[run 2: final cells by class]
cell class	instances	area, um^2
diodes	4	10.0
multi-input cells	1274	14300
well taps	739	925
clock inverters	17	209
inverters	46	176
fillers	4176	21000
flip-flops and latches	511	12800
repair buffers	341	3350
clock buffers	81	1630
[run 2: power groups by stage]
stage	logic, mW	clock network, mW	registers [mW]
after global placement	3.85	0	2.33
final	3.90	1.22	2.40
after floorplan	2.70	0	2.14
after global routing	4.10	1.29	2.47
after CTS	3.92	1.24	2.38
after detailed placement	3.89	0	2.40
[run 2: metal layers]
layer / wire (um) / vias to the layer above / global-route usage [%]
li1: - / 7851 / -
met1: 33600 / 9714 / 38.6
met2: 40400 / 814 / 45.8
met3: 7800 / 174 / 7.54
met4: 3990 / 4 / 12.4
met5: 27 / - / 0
File: src/rtl/pc_fetch_ctrl.sv
// PC register and single-outstanding instruction fetch sequencer for the CPU front end.
// Optional trap redirect (trap in, epc out) is compiled in when PC_TRAP_EN is defined.
module pc_fetch_ctrl #(
    parameter logic [31:0] RESET_PC = 32'h0000_3000
`ifdef PC_TRAP_EN
    ,
    parameter logic [31:0] TRAP_VEC = 32'h0000_4180
`endif
) (
    input  logic        clk,
    input  logic        rst,
    output logic        imem_req,
    output logic [31:0] imem_addr,
    input  logic        imem_ack,
    input  logic [31:0] imem_rdata,
    output logic        inst_valid,
    output logic [31:0] inst,
    output logic [31:0] inst_pc,
    input  logic        inst_ready,
    input  logic [1:0]  npcctr,
    input  logic [15:0] br_offset,
    input  logic [25:0] j_addr,
    output logic [31:0] inst_count
`ifdef PC_TRAP_EN
    ,
    input  logic        trap,
    output logic [31:0] epc
`endif
);

    typedef enum logic [1:0] {
        IDLE = 2'd0,
        REQ  = 2'd1,
        HOLD = 2'd2
    } state_t;

    state_t      state_q, state_d;
    logic [31:0] pc_q, pc_d;
    logic [31:0] inst_q, inst_d;
    logic [31:0] inst_pc_q, inst_pc_d;
    logic [31:0] count_q, count_d;
    logic [31:0] npc;
`ifdef PC_TRAP_EN
    logic [31:0] epc_q, epc_d;
    logic        trap_pend_q, trap_pend_d;
`endif

    // Next PC is always relative to the held instruction's own PC.
    always_comb begin
        npc = inst_pc_q + 32'd4;
        case (npcctr)
            2'b01:   npc = inst_pc_q + 32'd4 + {{14{br_offset[15]}}, br_offset, 2'b00};
            2'b10:   npc = {inst_pc_q[31:28], j_addr, 2'b00};
            default: npc = inst_pc_q + 32'd4;
        endcase
    end

    always_comb begin
        state_d   = state_q;
        pc_d      = pc_q;
        inst_d    = inst_q;
        inst_pc_d = inst_pc_q;
        count_d   = count_q;
`ifdef PC_TRAP_EN
        epc_d       = epc_q;
        trap_pend_d = trap_pend_q;
`endif
        case (state_q)
            IDLE: state_d = REQ;
            REQ: begin
`ifdef PC_TRAP_EN
                // A trap seen during the fetch lets the bus transaction finish, then drops the word.
                if (imem_ack) begin
                    if (trap_pend_q || trap) begin
                        epc_d       = pc_q;
                        pc_d        = TRAP_VEC;
                        trap_pend_d = 1'b0;
                    end else begin
                        inst_d    = imem_rdata;
                        inst_pc_d = pc_q;
                        state_d   = HOLD;
                    end
                end else if (trap) begin
                    trap_pend_d = 1'b1;
                end
`else
                if (imem_ack) begin
                    inst_d    = imem_rdata;
                    inst_pc_d = pc_q;
                    state_d   = HOLD;
                end
`endif
            end
            HOLD: begin
`ifdef PC_TRAP_EN
                if (trap) begin
                    epc_d   = inst_pc_q;
                    pc_d    = TRAP_VEC;
                    state_d = REQ;
                end else if (inst_ready) begin
                    pc_d    = npc;
                    count_d = count_q + 32'd1;
                    state_d = REQ;
                end
`else
                if (inst_ready) begin
                    pc_d    = npc;
                    count_d = count_q + 32'd1;
                    state_d = REQ;
                end
`endif
            end
            default: state_d = IDLE;
        endcase
    end

    always_ff @(posedge clk or posedge rst) begin
        if (rst) begin
            state_q   <= IDLE;
            pc_q      <= RESET_PC;
            inst_q    <= 32'd0;
            inst_pc_q <= RESET_PC;
            count_q   <= 32'd0;
        end else begin
            state_q   <= state_d;
            pc_q      <= pc_d;
            inst_q    <= inst_d;
            inst_pc_q <= inst_pc_d;
            count_q   <= count_d;
        end
    end

`ifdef PC_TRAP_EN
    always_ff @(posedge clk or posedge rst) begin
        if (rst) begin
            epc_q       <= 32'd0;
            trap_pend_q <= 1'b0;
        end else begin
            epc_q       <= epc_d;
            trap_pend_q <= trap_pend_d;
        end
    end

    assign epc = epc_q;
`endif

    assign imem_req   = (state_q == REQ);
    assign inst_valid = (state_q == HOLD);
    assign imem_addr  = pc_q;
    assign inst       = inst_q;
    assign inst_pc    = inst_pc_q;
    assign inst_count = count_q;

endmodule
$ cat config.mk
export PLATFORM = sky130hd
export DESIGN_NAME = button_conditioner
export DESIGN_NICKNAME = d
export VERILOG_FILES = /design/src/rtl/button_conditioner.sv
export SDC_FILE = /design/constraint.sdc
export NUM_CORES = 1
export LEC_CHECK = 0
export BUFFER_PORTS_ARGS = -buffer_cell sky130_fd_sc_hd__buf_2
export CORE_ASPECT_RATIO = 0.5
export CORE_MARGIN = 8
export CORE_UTILIZATION = 45
export CTS_BUF_LIST = sky130_fd_sc_hd__clkbuf_8
export CTS_CLUSTER_SIZE = 30
export DETAILED_ROUTE_END_ITERATION = 8
export SLEW_MARGIN = 25
export SYNTH_ARGS = -nofsm -noshare
export SYNTH_HDL_FRONTEND = slang
export SYNTH_SLANG_ARGS = --single-unit
$ cat constraint.sdc
create_clock -name clk -period 8.8 [get_ports clk]
set_input_delay 1.32 -clock clk [delete_from_list [all_inputs] [get_ports clk]]
set_output_delay 1.32 -clock clk [all_outputs]
set_load 0.02 [all_outputs]
$ cat src/rtl/button_conditioner.sv
// button_conditioner: five-channel push-button front end.
// Each raw button is synchronized and debounced. The four direction channels
// produce an initial move pulse on press, then auto-repeat while held. The fire
// channel produces exactly one pulse per press. The enable input gates the
// outputs only; synchronizers and debouncers keep tracking the buttons.
//
// Repeat FSM (one per direction channel)
//   state      | meaning
//   RPT_IDLE   | button released, or press not accepted while disabled
//   RPT_DELAY  | press pulse sent, counting toward first auto-repeat
//   RPT_REPEAT | auto-repeating at the repeat rate
module button_conditioner #(
    parameter int DEBOUNCE_CYCLES = 500000,
    parameter int REPEAT_DELAY    = 25000000,
    parameter int REPEAT_RATE     = 10000000
) (
    input  logic clk,
    input  logic reset,
    input  logic enable,
    input  logic raw_up,
    input  logic raw_down,
    input  logic raw_left,
    input  logic raw_right,
    input  logic raw_fire,
    output logic btn_up,
    output logic btn_down,
    output logic btn_left,
    output logic btn_right,
    output logic btn_fire
);

    // Channel index map: 0 up, 1 down, 2 left, 3 right, 4 fire.
    localparam int NUM_CH  = 5;
    localparam int NUM_DIR = 4;
    localparam int FIRE_CH = 4;

    localparam int DB_W    = $clog2(DEBOUNCE_CYCLES + 1);
    localparam int RPT_MAX = (REPEAT_DELAY > REPEAT_RATE) ? REPEAT_DELAY : REPEAT_RATE;
    localparam int RPT_W   = $clog2(RPT_MAX + 1);

    // Terminal counts: the count value seen on the edge that completes a period.
    localparam logic [DB_W-1:0]  DB_LAST    = DB_W'(DEBOUNCE_CYCLES - 1);
    localparam logic [RPT_W-1:0] DELAY_LAST = RPT_W'(REPEAT_DELAY - 1);
    localparam logic [RPT_W-1:0] RATE_LAST  = RPT_W'(REPEAT_RATE - 1);

    typedef enum logic [1:0] {
        RPT_IDLE   = 2'd0,
        RPT_DELAY  = 2'd1,
        RPT_REPEAT = 2'd2
    } rpt_state_t;

    logic [NUM_CH-1:0] raw_vec;
    logic [NUM_CH-1:0] sync_meta;
    logic [NUM_CH-1:0] sync_out;
    logic [NUM_CH-1:0] db_level;
    logic [NUM_CH-1:0] press_evt;
    logic [NUM_CH-1:0] release_evt;
    logic [NUM_CH-1:0] pulse_next;

    assign raw_vec = {raw_fire, raw_right, raw_left, raw_down, raw_up};

    // Two-flop synchronizer for every raw button level.
    always_ff @(posedge clk or posedge reset) begin
        if (reset) begin
            sync_meta <= '0;
            sync_out  <= '0;
        end else begin
            sync_meta <= raw_vec;
            sync_out  <= sync_meta;
        end
    end

    // Debouncer per channel. The press/release event is flagged combinationally
    // on the edge where the level flips, so the pulse register loads on that
    // same edge and the press pulse appears together with the new level.
    for (genvar g = 0; g < NUM_CH; g++) begin : g_debounce
        logic [DB_W-1:0] db_cnt;
        logic            level;
        logic            flip;

        assign flip           = (sync_out[g] != level) && (db_cnt == DB_LAST);
        assign db_level[g]    = level;
        assign press_evt[g]   = flip & ~level;
        assign release_evt[g] = flip & level;

        // Count consecutive disagreeing samples; any agreeing sample restarts.
        always_ff @(posedge clk or posedge reset) begin
            if (reset) begin
                db_cnt <= '0;
                level  <= 1'b0;
            end else if (sync_out[g] == level) begin
                db_cnt <= '0;
            end else if (db_cnt == DB_LAST) begin
                level  <= sync_out[g];
                db_cnt <= '0;
            end else begin
                db_cnt <= db_cnt + DB_W'(1);
            end
        end
    end

    // Auto-repeat FSM per direction channel.
    for (genvar g = 0; g < NUM_DIR; g++) begin : g_repeat
        rpt_state_t       state;
        rpt_state_t       state_next;
        logic [RPT_W-1:0] rpt_cnt;
        logic [RPT_W-1:0] rpt_cnt_next;
        logic             pulse;

        // State and repeat counter registers.
        always_ff @(posedge clk or posedge reset) begin
            if (reset) begin
                state   <= RPT_IDLE;
                rpt_cnt <= '0;
            end else begin
                state   <= state_next;
                rpt_cnt <= rpt_cnt_next;
            end
        end

        // Next state, counter and pulse; disable and release both abort to idle,
        // so a press seen while disabled is simply lost.
        always_comb begin
            state_next   = state;
            rpt_cnt_next = rpt_cnt;
            pulse        = 1'b0;
            if (!enable || release_evt[g]) begin
                state_next   = RPT_IDLE;
                rpt_cnt_next = '0;
            end else begin
                case (state)
                    RPT_IDLE: begin
                        rpt_cnt_next = '0;
                        if (press_evt[g]) begin
                            pulse      = 1'b1;
                            state_next = RPT_DELAY;
                        end
                    end
                    RPT_DELAY: begin
                        if (rpt_cnt == DELAY_LAST) begin
                            pulse        = 1'b1;
                            rpt_cnt_next = '0;
                            state_next   = RPT_REPEAT;
                        end else begin
                            rpt_cnt_next = rpt_cnt + RPT_W'(1);
                        end
                    end
                    RPT_REPEAT: begin
                        if (rpt_cnt == RATE_LAST) begin
                            pulse        = 1'b1;
                            rpt_cnt_next = '0;
                        end else begin
                            rpt_cnt_next = rpt_cnt + RPT_W'(1);
                        end
                    end
                    default: begin
                        state_next   = RPT_IDLE;
                        rpt_cnt_next = '0;
                    end
                endcase
            end
        end

        assign pulse_next[g] = pulse;
    end

    // Fire never repeats: one pulse per accepted press.
    assign pulse_next[FIRE_CH] = enable & press_evt[FIRE_CH];

    // Registered single-cycle output pulses.
    always_ff @(posedge clk or posedge reset) begin
        if (reset) begin
            btn_up    <= 1'b0;
            btn_down  <= 1'b0;
            btn_left  <= 1'b0;
            btn_right <= 1'b0;
            btn_fire  <= 1'b0;
        end else begin
            btn_up    <= pulse_next[0];
            btn_down  <= pulse_next[1];
            btn_left  <= pulse_next[2];
            btn_right <= pulse_next[3];
            btn_fire  <= pulse_next[FIRE_CH];
        end
    end

endmodule

==> results.cfg <==
[worst_setup_path]
cp_max_fo = 24
crit_path_start_kind = flop
crit_path_top_delay_cell = o211ai_4
arrival_ns = 3.24
worstPathRequired_ns = 9.18
criticalPathCategory = flop to flop
critPathBufInv = 0
crit_path_end_kind = flop
path_delay_family = simple AND/OR/NAND/NOR gates
path_cells = or4b_1 > or4_4 > o41a_1 > o211ai_4 > nor2_1
max_stage_delay_ns = 0.59

[clock_network]
worstSkewPairLatency_ns = 0.53
cts-resized-gates = 0
postCtsSetupRepairBufs = 0
cts_root_buf = clkbuf_8
cts_max_level = 2
clk_pin_slew_ns = 0.06
cts.sinks = 223
cts_tree = done
cts_buffers = 35
cts_buffer_depth = 3
postCtsHoldBufs = 0

[yosys]
syn_nets = 1187
synth_fa_ha_area_share_pct = 3.22
synth_ff_type = dfrtp_1
synth_area_per_cell_um2 = 9.79
synthesis.area_um2 = 11300
synth-edff-count = 0
synth_top_family_by_area = simple AND/OR/NAND/NOR gates
synthArstFlopShare_pct = 100
ys_seq_elements = 223
synth-xor-area-share_pct = 13.7
ys_seq_area_share_pct = 49.6
yosys_warnings = 0
synthMuxAreaShare_pct = 0.489
synth_cells = 1150
synthDistinctLibCells = 56
synth-compound-area-share_pct = 3.59
synth-simple-area-share_pct = 27.6

[global_routing]
grt_use_total_pct = 14.6
grt_max_degree = 160
grt_pass1_wl_um = 38300
gr-total-overflow = 0
grt_pass1_vias = 8153
antenna_found_initial = 0

[drt]
drcViolationCount = 0
first_iter_violations = 600
post_drt_wl_per_cell_um = 14.0
totalWireLength_um = 21600
via_per_inst = 5.27
vias = 8147
firstDrtPassIters = 5
drtAntennaViolNets = 0

[timing]
hold_violations = 0
relSlewSlack_pct = 38.0
rsz0062_at_grt = no
final-setup-viol-count = 0
fin_setup_tns_ns = 0
max_freq_mhz = 350
fin_crit_ns = 2.86
worst_pin_slew_ns = 0.922
drv_slew = 0
holdWs_ns = 0.354
min_period_over_period_pct = 32.5
finClkSkew_ns = 0.0171

[power]
p_per_area_nw_per_um2 = 159
vdd_ir_drop_max_v = 0.0000937
p_leak_uw = 0.00506

[layout]
num_antenna_cells = 0
stdcell_count = 1545
multi_input_area_um2 = 5470
syn2layout_area_growth_pct = 10.1
nets = 1217
fill_cells = 2331
regArea_um2 = 5580
drive_gt1_share_pct = 7.16

[run_status]
outcome = completed

[die]
ios = 13
die_w_um = 240
die_h_um = 128
rows = 41
die-area_um2 = 30600
start_util_pct = 45.2
core-area_um2 = 24900

[flow_run]
cap_violations = 0

[placement]
port_buffers = 12
dp.cells = 1487
dp_hpwl_um = 14100
gp_congestion = 0.782

[min_path]
hold_path.class = flop to flop
[cells in the final DEF (no fill, tap or decap), types with 9 or more instances in the layout]
cell type	Yosys	final
a21oi_1	11	11
and3_1	28	28
and4_1	17	17
buf_2	0	12
clkbuf_8	0	45
dfrtp_1	223	223
ha_1	29	29
inv_1	29	36
nand2_1	80	80
nand2b_1	9	9
nand3_1	75	75
nand4_1	61	61
nor2_1	223	223
nor3_1	28	28
nor4_1	21	20
nor4b_1	12	12
or3_1	9	9
or4_1	10	10
xnor2_1	69	69
xor2_1	107	107
[flip-flops by register name (all words and copies together) (netlist names), 5 cells and up]
name               count
sync_meta              5
g_debounce.level       5
g_repeat.rpt_cnt     100
g_debounce.db_cnt     95
g_repeat.state         8
sync_out               5
[worst reg2reg max path, cell delays in order, from the launching register on]
cell	delay, ns
dfrtp_1	0.43
or4b_1	0.53
or4_4	0.56
o41a_1	0.48
o211ai_4	0.59
nor2_1	0.13
[layer usage]
layer,part of all wire (%),GRT usage (%),up-vias
met5,0,0,-
met4,1.7,4.22,0
met3,3.2,3.35,34
met2,46,23.6,78
met1,49,19.6,3979
li1,-,-,4056
[synthesized netlist by cell type, types with 2 or more instances]
cell	count	area, um2
o211ai_1	4	30.0
clkbuf_1	20	75.1
and3_1	28	175
xor2_1	107	937
o31a_1	5	43.8
nand2b_1	9	56.3
o41a_1	4	45.0
nor2_1	223	837
a21o_1	3	22.5
nor3b_1	3	22.5
a21boi_0	3	22.5
nor4_1	21	131
nor2b_1	3	18.8
or2_2	8	50.1
and2_1	4	25.0
nor4bb_1	5	50.1
o32a_1	2	20.0
and4_1	17	149
xnor2_1	69	604
o31ai_1	2	15.0
o21ai_0	6	30.0
and3b_1	2	17.5
ha_1	29	363
or4_1	10	75.1
a21oi_1	11	55.1
nand4b_1	4	35.0
nand2_1	80	300
nor3_1	28	140
dfrtp_1	223	5580
and4b_1	2	20.0
o21a_1	2	15.0
buf_6	2	22.5
mux2_2	4	45.0
nand3_1	75	375
nand4_1	61	382
or4b_2	2	20.0
nor4b_1	12	105
a22oi_1	3	22.5
or3_1	9	56.3
inv_1	29	109
[final cells by class]
| cell class | instances | area share (%) |
|---|---|---|
| clock buffer | 45 | 5.00 |
| clock inverter | 13 | 0.646 |
| inverter | 29 | 0.979 |
| multi-input combinational | 875 | 44.1 |
| sequential | 223 | 45.0 |
| tap | 344 | 3.47 |
| timing repair buffer | 16 | 0.727 |
[report_power, final]
part           leakage, uW  switching, uW  internal (uW)  total (uW)
Clock             0.000396            401            485         887
Sequential         0.00308           7.16           1030        1040
Combinational      0.00158           34.2           9.32        43.5
[path summary, 6_finish.rpt]
check	from	to	slack, ns	depth (start not counted)
setup reg to reg	g_repeat[3].rpt_cnt[17]	g_repeat[3].rpt_cnt[7]	5.94	5
hold reg to reg	sync_meta[3]	sync_out[3]	0.35	0
max in group asynchronous	reset	sync_out[1]	6.52	3
setup / recovery	g_repeat[3].rpt_cnt[17]	g_repeat[3].rpt_cnt[7]	5.94	5
hold / removal	sync_meta[3]	sync_out[3]	0.35	0
min in group asynchronous	reset	g_repeat[1].rpt_cnt[21]	0.92	2
[per-stage QoR]
step	util (%)	worst slack [ns]	area [um2]	power [uW]
floorplan	-	1.37	11300	1090
global placement	47.0	5.64	11700	1100
detailed placement	47.0	5.83	11700	1100
CTS	49.8	5.93	12400	2010
global route	49.8	5.78	12400	2060
finish	49.8	5.94	12400	1970
[kinds of logic (layout without fill, tap and decap cells)]
logic type / after synthesis / in the layout
compound gates: 53 / 53
xor+xnor: 176 / 176
fa+ha+maj: 29 / 29
buf+inv: 52 / 103
flops: 223 / 223
mux: 5 / 5
simple gates: 612 / 612
(Power assumes the default switching activity.)
[src/rtl/fetch_pc_unit_pkg.sv]
// Shared fetch-stage types and defaults for the PC unit, BTB and ID.
// State encodings, reset PC and the bubble instruction live here.
package fetch_pc_unit_pkg;

  localparam int PC_W_DEF   = 16;
  localparam int INST_W_DEF = 16;

  localparam logic [15:0] RESET_PC_DEF = 16'h0000;
  localparam logic [15:0] NOP_INST_DEF = 16'h0800;

  typedef enum logic [1:0] {
    S_FETCH = 2'd0,
    S_HOLD  = 2'd1,
    S_DRAIN = 2'd2
  } fetchState_e;

endpackage

[src/rtl/fetch_pc_unit_ifid.sv]
// IF/ID pipeline register: flush beats load, otherwise hold.
// Flush only bubbles valid/inst; pc and pred_pc keep their last values.
module if_id_reg
  import fetch_pc_unit_pkg::*;
#(
  parameter int PC_W = PC_W_DEF,
  parameter int INST_W = INST_W_DEF,
  parameter logic [INST_W-1:0] NOP_INST = INST_W'(NOP_INST_DEF)
) (
  input  logic              clk,
  input  logic              rst,
  input  logic              load,
  input  logic              flush,
  input  logic [PC_W-1:0]   inPc,
  input  logic [INST_W-1:0] inInst,
  input  logic [PC_W-1:0]   inPred,
  output logic              valid,
  output logic [PC_W-1:0]   pc,
  output logic [INST_W-1:0] inst,
  output logic [PC_W-1:0]   predPc
);

  always_ff @(posedge clk or negedge rst) begin
    if (!rst) begin
      valid  <= 1'b0;
      pc     <= '0;
      inst   <= NOP_INST;
      predPc <= '0;
    end else if (flush) begin
      valid <= 1'b0;
      inst  <= NOP_INST;
    end else if (load) begin
      valid  <= 1'b1;
      pc     <= inPc;
      inst   <= inInst;
      predPc <= inPred;
    end
  end

endmodule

▶ [Your goal]: Each line above from the one with "assign inst_valid = (state_q == HOLD);" up to and including the one with "export VERILOG_FILES = /design/src/rtl/button_conditioner.sv" must be set down exactly, and no line outside that span may appear.

▶ [Solved exercise]:
    assign inst_valid = (state_q == HOLD);
    assign imem_addr  = pc_q;
    assign inst       = inst_q;
    assign inst_pc    = inst_pc_q;
    assign inst_count = count_q;

endmodule
$ cat config.mk
export PLATFORM = sky130hd
export DESIGN_NAME = button_conditioner
export DESIGN_NICKNAME = d
export VERILOG_FILES = /design/src/rtl/button_conditioner.sv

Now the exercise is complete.